Statistical methods.

Where appropriate, data were log transformed to achieve a normal distribution. Wilcoxon’s rank-sum tests were performed to compare variables between groups with and without the metabolic syndrome. General linear models assuming normal errors (19) were used to summarize CRP, PAI-1 antigen, PAI-1 activity, and fibrinogen among subjects grouped according to the number of metabolic syndrome criteria met. Linear trend tests were performed as a contrast within the general linear models. Partial correlation analyses were performed using the Spearman method. Data are presented as mean ± SE, except for log-transformed data where geometric means with 95% CIs are shown.
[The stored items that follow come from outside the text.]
--- src/design/tgsd_pkg.sv ---
// Package for the tile id stream decoder: register index codes, field widths
// and the pipeline stage word types. No dependencies.
package tgsd_pkg;

   localparam int unsigned ID_W      = 29;
   localparam int unsigned NUM_W     = 24;
   localparam int unsigned COL_W     = 16;
   localparam int unsigned ROW_W     = 24;
   localparam int unsigned AREA_W    = 25;
   localparam int unsigned POS_W     = 32;
   localparam int unsigned CSR_ADR_W = 5;
   localparam int unsigned CSR_DAT_W = 32;

   localparam logic [1:0]        LAST_BYTE = 2'd3;
   localparam logic [AREA_W-1:0] AREA_MAX  = 25'h1000000;

   typedef enum logic [2:0] {
      REG_SKIP_BLANK  = 3'd0,
      REG_LAYER_WIDTH = 3'd1,
      REG_LAYER_AREA  = 3'd2,
      REG_TILE_WIDTH  = 3'd3,
      REG_TILE_HEIGHT = 3'd4,
      REG_OFFSET_X    = 3'd5,
      REG_OFFSET_Y    = 3'd6
   } csr_index_type;

   // Tile word after id assembly: id, flips and grid place.
   typedef struct packed {
      logic [ID_W-1:0]  tile_id;
      logic             flip_h;
      logic             flip_v;
      logic             flip_d;
      logic [NUM_W-1:0] tile_number;
      logic [COL_W-1:0] column;
      logic [ROW_W-1:0] row;
      logic             last;
   } grid_word_type;

   // Tile word after the multiply stage.
   typedef struct packed {
      logic [ID_W-1:0]  tile_id;
      logic             flip_h;
      logic             flip_v;
      logic             flip_d;
      logic [NUM_W-1:0] tile_number;
      logic [POS_W-1:0] prod_x;
      logic [POS_W-1:0] prod_y;
      logic             last;
   } prod_word_type;

endpackage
A two-sided P ≤ 0.05 was considered statistically significant.

Demographic and metabolic variables.

Baseline demographic and metabolic variables for all 921 subjects and those with and without the metabolic syndrome are listed in Table 1. A total of 87.2% of subjects met criteria for the metabolic syndrome. Subjects with the metabolic syndrome had a markedly greater BMI than those without the metabolic syndrome. In addition, their non-HDL cholesterol was higher, and they were more insulin resistant than those without the metabolic syndrome. As expected, subjects with the metabolic syndrome also had higher mean systolic and diastolic blood pressures, higher triglycerides and waist circumference, and lower HDL cholesterol. However, there was no significant difference in fasting plasma glucose or A1C in subjects with or without the metabolic syndrome.
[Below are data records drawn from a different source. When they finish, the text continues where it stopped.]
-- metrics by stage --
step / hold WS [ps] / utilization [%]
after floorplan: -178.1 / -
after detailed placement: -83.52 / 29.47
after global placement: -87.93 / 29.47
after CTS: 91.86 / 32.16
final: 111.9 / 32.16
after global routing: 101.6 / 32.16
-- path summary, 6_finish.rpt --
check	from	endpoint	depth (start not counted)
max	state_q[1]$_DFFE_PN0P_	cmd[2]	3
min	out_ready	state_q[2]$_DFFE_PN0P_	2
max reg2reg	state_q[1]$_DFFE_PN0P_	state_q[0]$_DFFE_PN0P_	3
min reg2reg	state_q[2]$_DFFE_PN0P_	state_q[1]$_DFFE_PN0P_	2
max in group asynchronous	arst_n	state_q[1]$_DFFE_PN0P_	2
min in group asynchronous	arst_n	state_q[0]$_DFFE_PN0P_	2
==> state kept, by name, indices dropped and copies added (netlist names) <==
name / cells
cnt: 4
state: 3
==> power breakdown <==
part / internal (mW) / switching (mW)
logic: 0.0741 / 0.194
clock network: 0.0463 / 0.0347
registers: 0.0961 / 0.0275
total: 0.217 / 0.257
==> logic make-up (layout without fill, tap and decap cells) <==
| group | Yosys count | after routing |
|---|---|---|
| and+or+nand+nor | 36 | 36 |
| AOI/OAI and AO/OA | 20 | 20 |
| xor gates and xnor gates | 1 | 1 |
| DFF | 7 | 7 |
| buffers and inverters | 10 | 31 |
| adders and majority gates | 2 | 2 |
### src/rtl/core/scfl_pkg.sv
// Shared constants and types of the solar collector flow limiter.
`default_nettype none
package scfl_pkg;
    localparam int TABLE_DEPTH = 16384;
    localparam int ADDR_W      = $clog2(TABLE_DEPTH);
    localparam int IDX_W       = 16;
    localparam int LEN_W       = 15;
    localparam int IRR_W       = 12;
    localparam int GAIN_W      = 21;
    localparam int CP_W        = 16;
    localparam int FLOW_W      = 32;
    localparam int TEMP_W      = 16;
    localparam int RISE_W      = 15;
    localparam int HEAT_W      = 24;
    localparam int CFG_W       = 32;
    localparam int CFG_IDX_W   = 3;

    localparam int MOD_STEPS   = IDX_W;
    localparam int MOD_LAT     = MOD_STEPS + 1;

    localparam int QUO_W       = 32;
    localparam int NUM_W       = 47;
    localparam int DEN_W       = 48;
    localparam int REM_W       = DEN_W + 1;
    localparam int DIV_LAT     = QUO_W + 1;

    localparam int HEAT_MUL    = 100;            // 6553600 = 100 << 16
    localparam int HEAT_SH     = 16;
    localparam int V_W         = NUM_W - HEAT_SH;
    localparam logic [31:0] RECIP_M = 32'd2748779070;  // ceil(2^38 / 100)
    localparam int RECIP_SH    = 38;

    localparam logic signed [TEMP_W-1:0] NO_LIMIT = 16'sd32767;

    typedef enum logic [CFG_IDX_W-1:0] {
        CFG_TABLE_LENGTH,
        CFG_COLLECTOR_GAIN,
        CFG_TURN_ON,
        CFG_HEAT_CAPACITY,
        CFG_NOMINAL_FLOW,
        CFG_MAXIMUM_FLOW,
        CFG_OUTLET_LIMIT,
        CFG_RISE_LIMIT
    } t_cfg_idx;

    typedef enum logic [1:0] {
        MODE_DIS,
        MODE_OFF,
        MODE_HOT,
        MODE_RUN
    } t_mode;

    typedef struct packed {
        logic                     vld;
        logic                     step;
        logic [IDX_W-1:0]         idx;
        logic [IRR_W-1:0]         smp;
        logic signed [TEMP_W-1:0] tin;
        logic [IRR_W-1:0]         irr;
        t_mode                    mode;
        logic [HEAT_W-1:0]        raw;
        logic [NUM_W-1:0]         qs;
        logic [15:0]              head;
        logic [FLOW_W-1:0]        flow;
        logic [DEN_W-1:0]         fc;
        logic [15:0]              dt;
        logic [62:0]              pr;
        logic [63:0]              ph;
        logic [V_W-1:0]           v;
        logic                     cut;
    } t_ctx;

    typedef struct packed {
        logic signed [TEMP_W-1:0] outlet;
        logic [FLOW_W-1:0]        flow;
        logic [HEAT_W-1:0]        use_heat;
        logic [HEAT_W-1:0]        raw;
        logic [IRR_W-1:0]         irr;
        logic                     on;
    } t_res;
endpackage
`default_nettype wire

### src/rtl/core/scfl_mod.sv
// Pipelined hour-modulo-length unit, one remainder bit per stage.
`default_nettype none
module scfl_mod (
    input  wire logic                          i_clk,
    input  wire logic                          i_en,
    input  wire logic [scfl_pkg::IDX_W-1:0]    i_num,
    input  wire logic [scfl_pkg::LEN_W-1:0]    i_den,
    output logic      [scfl_pkg::ADDR_W-1:0]   o_rem
);
    localparam int W = scfl_pkg::IDX_W;
    localparam int N = scfl_pkg::MOD_STEPS;

    logic [W-1:0] r_rem [0:N];
    logic [W-1:0] r_num [0:N];
    logic [W-1:0] n_rem [0:N-1];
    logic [W:0]   t     [0:N-1];
    logic [W:0]   den_x;

    assign den_x = (W+1)'(i_den);

    always_comb begin
        for (int k = 0; k < N; k++) begin
            t[k] = {r_rem[k], r_num[k][W-1]};
            if (t[k] >= den_x) begin
                n_rem[k] = W'(t[k] - den_x);
            end else begin
                n_rem[k] = t[k][W-1:0];
            end
        end
    end

    always_ff @(posedge i_clk) begin
        if (i_en) begin
            r_rem[0] <= '0;
            r_num[0] <= i_num;
            for (int k = 0; k < N; k++) begin
                r_rem[k+1] <= n_rem[k];
                r_num[k+1] <= {r_num[k][W-2:0], 1'b0};
            end
        end
    end

    assign o_rem = r_rem[N][scfl_pkg::ADDR_W-1:0];
endmodule
`default_nettype wire

### config.mk
export PLATFORM = sky130hd
export DESIGN_NAME = scfl_mod
export DESIGN_NICKNAME = d
export VERILOG_FILES = /design/src/rtl/core/scfl_pkg.sv /design/src/rtl/core/scfl_mod.sv
export SDC_FILE = /design/constraint.sdc
export NUM_CORES = 1
export LEC_CHECK = 0
export ABC_AREA = 0
export BUFFER_PORTS_ARGS = -buffer_cell sky130_fd_sc_hd__buf_2
export CAP_MARGIN = 20
export CELL_PAD_IN_SITES_DETAIL_PLACEMENT = 1
export CELL_PAD_IN_SITES_GLOBAL_PLACEMENT = 2
export CORE_MARGIN = 8
export CORE_UTILIZATION = 39
export DETAILED_ROUTE_END_ITERATION = 10
export PLACE_DENSITY_LB_ADDON = 0.1
export SYNTH_ARGS = -nofsm -noshare
export SYNTH_HDL_FRONTEND = slang
export SYNTH_SLANG_ARGS = --single-unit
### constraint.sdc
create_clock -name i_clk -period 3.6 [get_ports i_clk]
set_input_delay 0.36 -clock i_clk [delete_from_list [all_inputs] [get_ports i_clk]]
set_output_delay 0.36 -clock i_clk [all_outputs]
set_load 0.05 [all_outputs]
* Yosys cells after proc, flatten, opt, wreduce, memory -nomap -nowiden
Memory sizes are Yosys's and may differ from the RTL's.
Index checks and enable logic that the tools add are counted.
** Word-level totals
- Bits in registers :: 0
- Latch bits :: 0
- Memory bits (writable) :: 544
- ROM bits :: 0
- Input port bits :: 33
- Output and inout port bits :: 14
- Word-level logic and storage cells :: 52
- Memories :: 2
** Cells by class
- $add $sub $neg :: 16
- $mul :: 0
- Div/mod/pow operators :: 0
- Magnitude comparators :: 16
- Equality and inequality tests :: 0
- Shift-type cells :: 0
- Mux-type cells :: 18
- Bitwise gates (word level) :: 0
- Reduce and logical (&&, ||, !) cells :: 0
** Memory list
- r_num :: depth 17, width 16, read ports 16, clocked after memory_dff 0, wr ports 17, line scfl_mod.sv:14 : logic [W-1:0] r_num [0:N];
- r_rem :: depth 17, width 16, read ports 17, clocked after memory_dff 0, wr ports 17, line scfl_mod.sv:13 : logic [W-1:0] r_rem [0:N];
** Operators with widths (number)
- 17-bit by 15-bit >= comparator with 1-bit output :: 16
- 16-bit 2-to-1 mux :: 16
- 16-bit by 15-bit subtractor with 16-bit output :: 16
- 1-bit 2-to-1 mux :: 2

* Depth between registers and ports, before layout
An unclocked memory read counts as a cell.
- Depth in word-level cells :: 3
- Mapped depth :: 11
- Mapped depth without buffers :: 11

* Worst setup path before layout
OpenSTA, ideal clock, no wires.
- Path kind :: input-to-reg
- Start point :: input port i_den[1] in the netlist's numbering
- End point :: memory r_rem[0][230] in the netlist's numbering (data pin)
- Setup time :: 0.260 ns
- Arrival time :: 3.252 ns
- Data required time :: 3.340 ns
- Slack :: 0.088 ns
- Stages on the path :: 10
- Path buffers :: 1
- Cell sequence :: inv_1 > ha_1 > nor2b_1 > o2111ai_1 > a21oi_1 > nor3_1 > a21oi_1 > a221oi_4 > buf_4 > mux2_2
** RTL lines
- start, declared :: line scfl_mod.sv:7 : input wire logic [scfl_pkg::LEN_W-1:0] i_den,
- end, declared :: line scfl_mod.sv:13

==> reports/metrics.cfg <==
[detailed_routing]
postRouteWirelength_um = 71400
detailroute.via_count = 18700
drtIter0Drc = 954
detail_route.vias_per_cell = 5.54
drt-pass1-iter-count = 5
drtAntennaViolNets = 0
post_detailed_route_drc_marker_count = 0
post_drt_wl_per_cell_um = 21.2

[setup_path]
worstPathArrival_ps = 3540
timing.critical_path.required_ps = 3940
timing.critical_path.max_delay_family = compound AO/OA/AOI/OAI gates
critical_path_s_slowest_cell = sky130_fd_sc_hd__a2111oi_0
crit_path_cell_trace = inv_1 -> ha_1 -> inv_1 -> fa_1 -> a21o_1 -> a31o_2 -> a2111oi_0 -> nor3_1 -> a2111oi_0 -> or4_1 -> o21ai_0
crit_type = reg2reg
startpoint_type = flop
critical_path_buf_inv_count = 2
worst_path_largest_cell_delay_ps = 490
path_max_fanout = 2
worst_setup_path_end_kind = flop
r2r_setup_slack_ps = 390

[finish]
final-seq-area_sq_um = 11700
multiInputGateArea_sq_um = 13000
final.fill_count = 7057
final_util = 0.451
stdcell_count = 3367
layout.nets = 2746
flow.area_growth_from_synthesis_pct = 14.3
drive_gt1_frac = 0.134

[synthesis]
yosys.area_share.xor_xnor = 0.0606
synth_compound_gate_area_share = 0.186
netlist_instances = 2330
post_synthesis_simple_gate_area_fraction = 0.103
share_of_flip_flops_with_an_asynchronous_set_or_reset_after_synthesis = 0
synth_top_flop_cell = sky130_fd_sc_hd__edfxtp_1
post_synth_instance_area_sq_um = 25400
synth.top_cells.by_count = sky130_fd_sc_hd__edfxtp_1 (390), sky130_fd_sc_hd__ha_1 (227), sky130_fd_sc_hd__nand2_1 (200)
synth.mux.area_fraction = 0.0392
synth.yosys.warnings = 0
yosysTopAreaCellShare = 0.460
postSynthRegisterBits = 390
synth_most_common_cell = sky130_fd_sc_hd__edfxtp_1
ys_top_cells_by_area = sky130_fd_sc_hd__edfxtp_1 (46%), sky130_fd_sc_hd__ha_1 (11%), sky130_fd_sc_hd__a21oi_1 (3.8%)
main_combinational_cell_family_by_area_after_synthesis = compound AO/OA/AOI/OAI gates
yosys.cell_types.count = 85
post_synth_fa_ha_maj_area_fraction = 0.123
synth_enable_flop_cells = 390
synth_fp_nets = 2605
post_synthesis_sequential_area_ratio = 0.460
synth_largest_area_cell = sky130_fd_sc_hd__edfxtp_1
synth.avg_cell_area_sq_um = 10.9

[power]
pwr-share-clk = 0.198
powerDensity_nw_per_um2 = 876
p_int_w = 0.0157
power_frac_comb = 0.482
power.share.sequential = 0.320
power.share.switching = 0.386
ir_drop_v = 0.000407
power_leakage_nw = 11.4
netSwitchingPower_w = 0.00983

[timing]
slew_headroom = 0.423
timing_hold_violations_final = 0
fin_tns_setup_ps = 0
final.period_utilization = 0.891
worstMarginPinSlew_ps = 860
rsz0062_at_grt = false
finalCriticalPeriod_ps = 3210
max_freq_ghz = 0.312
number_of_max_slew_violations_in_the_final_report = 0
setup_viol = 0
largest_clock_skew_in_the_final_design_ps = 21.2

[grt]
grt_pass1_wl_um = 111000
antenna_found_initial = 1
groute.usage.overall = 0.188
first_global_vias = 19200
global_route.overflow_total = 0
grt_start_max_net_pins = 90

[cts]
cts_repair_resize_count = 0
path_clk_slew_ps = 60
clock_path_buffers = 3
cts.htree.levels = 2
post_cts_buffers = 0
tritoncts_clock_tree = done
cts_root_buf = sky130_fd_sc_hd__clkbuf_16
number_of_sinks_driven_by_the_clock_tree = 390
numCtsBuffers = 48
clock_insertion_delay_worst_skew_ps = 590
cts-hold-fix-buffers = 16

[job]
cap_viol_max_count = 0

[floorplanning]
core_sq_um = 64500
io_pins = 47
placement_rows = 93
floorplan.initialDensity = 0.395
die_height_um = 271
die-area_sq_um = 73700
fp.dieW_um = 271

[placed_design]
placement.io_buffers = 46
final_weighted_congestion_in_routability_driven_placement = 0.833
placed_cells = 3260
hpwlAfterDp_um = 52400

[min_path]
hold_class = in2reg

[status]
result_of_the_run = completed

placed cells by master (no fill, tap or decap), drive strengths merged, types with 18 or more instances in the layout:
cell and instances:
buf 141, nand2 200, xor2 87, o21ai 190, mux2 78, nor4 23, a21o 105, a31oi 25
ha 227, a21oi 196, o21a 35, edfxtp 390, nor3 33, o21bai 23, clkbuf 59, nand3 32
xnor2 89, a211oi 18, clkinv 21, nor2b 27, inv 91, nand4 34, nor2 144
routing by layer:
| layer | routed length, um | GRT usage | vias to the layer above |
|---|---|---|---|
| met2 | 32200 | 0.300 | 264 |
| li1 | - | - | 9139 |
| met5 | 0 | 0 | - |
| met1 | 34900 | 0.264 | 9130 |
| met4 | 2130 | 0.0561 | 0 |
| met3 | 2160 | 0.0258 | 121 |
area by class of cell:
| type | count | share of cell area |
|---|---|---|
| multi-input combinational | 1785 | 0.447 |
| tap | 855 | 0.0368 |
| clock buffer | 59 | 0.0434 |
| clock inverter | 31 | 0.0125 |
| antenna | 1 | 0.0000860 |
| sequential | 390 | 0.403 |
| timing repair buffer | 157 | 0.0456 |
| inverter | 89 | 0.0115 |
per-stage QoR:
step | power [W] | hold WS (ps) | cell area, sq um | worst slack (ps)
final | 0.0255 | 290 | 29100 | 394
after floorplan | 0.0170 | 400 | 25400 | 87.8
after global routing | 0.0272 | 287 | 29100 | 214
after CTS | 0.0257 | 252 | 29100 | 397
after global placement | 0.0202 | 400 | 27300 | 189
after detailed placement | 0.0204 | 405 | 27300 | 193
power groups by stage:
stage                     clock [W]  combinational [W]  sequential, W
after floorplan                   0            0.00934        0.00763
after global placement            0             0.0120        0.00823
after detailed placement          0             0.0122        0.00822
after CTS                   0.00521             0.0123        0.00816
after global routing        0.00535             0.0136        0.00827
final                       0.00504             0.0123        0.00815
registers in the layout (all words and copies together) (netlist names):
| name | flops |
|---|---|
| r_rem | 254 |
| r_num | 136 |
cell families after synthesis:
group / Yosys count
compound gates: 721
simple gates: 558
flops: 390
fa+ha+maj: 242
xor+xnor: 176
buf+inv: 155
mux: 88
final timing paths:
kind | start | end | cells after the start
setup reg to reg | r_num[0][47]$_DFFE_PP_ | r_rem[0][58]$_DFFE_PP_ | 11
hold / removal | i_en | r_rem[0][123]$_DFFE_PP_ | 1
setup / recovery | r_num[0][47]$_DFFE_PP_ | r_rem[0][58]$_DFFE_PP_ | 11
hold reg to reg | r_num[0][54]$_DFFE_PP_ | r_num[0][71]$_DFFE_PP_ | 0
No activity file was read; power rests on OpenSTA's default activity.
BMI correlated significantly with HOMA-IR (r = 0.53, P < 0.0001) but not A1C (r = −0.01, P = 0.72), while HOMA-IR and A1C were not related (r = −0.05, P = 0.130).

Fibrinolytic and inflammatory factors.

Table 2 lists the results of fibrinogen, PAI-1 antigen and activity, and CRP measurements within sex and among those with and without the metabolic syndrome, overall and within subgroups classified by the other factor, e.g., by metabolic syndrome group separately for men and women. Fibrinogen, PAI-1 antigen, and CRP levels were significantly higher in women, while levels of PAI-1 activity did not differ by sex. Individuals with the metabolic syndrome had higher fibrinogen, PAI-1 antigen, PAI-1 activity, and CRP levels than those without the metabolic syndrome. With the exception of fibrinogen in women, in both sexes subjects with the metabolic syndrome had higher levels of inflammatory and fibrinolytic factors. There were no significant interactions between sex and metabolic syndrome status for any of these four biomarkers.

Relationship of glucose control, insulin sensitivity, and body size to the fibrinolytic and inflammatory factors.

The associations of A1C, HOMA-IR, and BMI with fibrinogen, PAI-1 antigen, PAI-1 activity, and CRP are listed in Table 3. A1C was weakly associated with fibrinogen, while BMI was more strongly associated. In contrast, HOMA-IR was not associated with fibrinogen. A1C was not associated with PAI-1 activity or antigen, while HOMA-IR and BMI were both strongly associated with PAI-1 antigen and PAI-1 activity. A1C, HOMA-IR, and BMI were all associated with CRP levels, although the strength of these associations differed.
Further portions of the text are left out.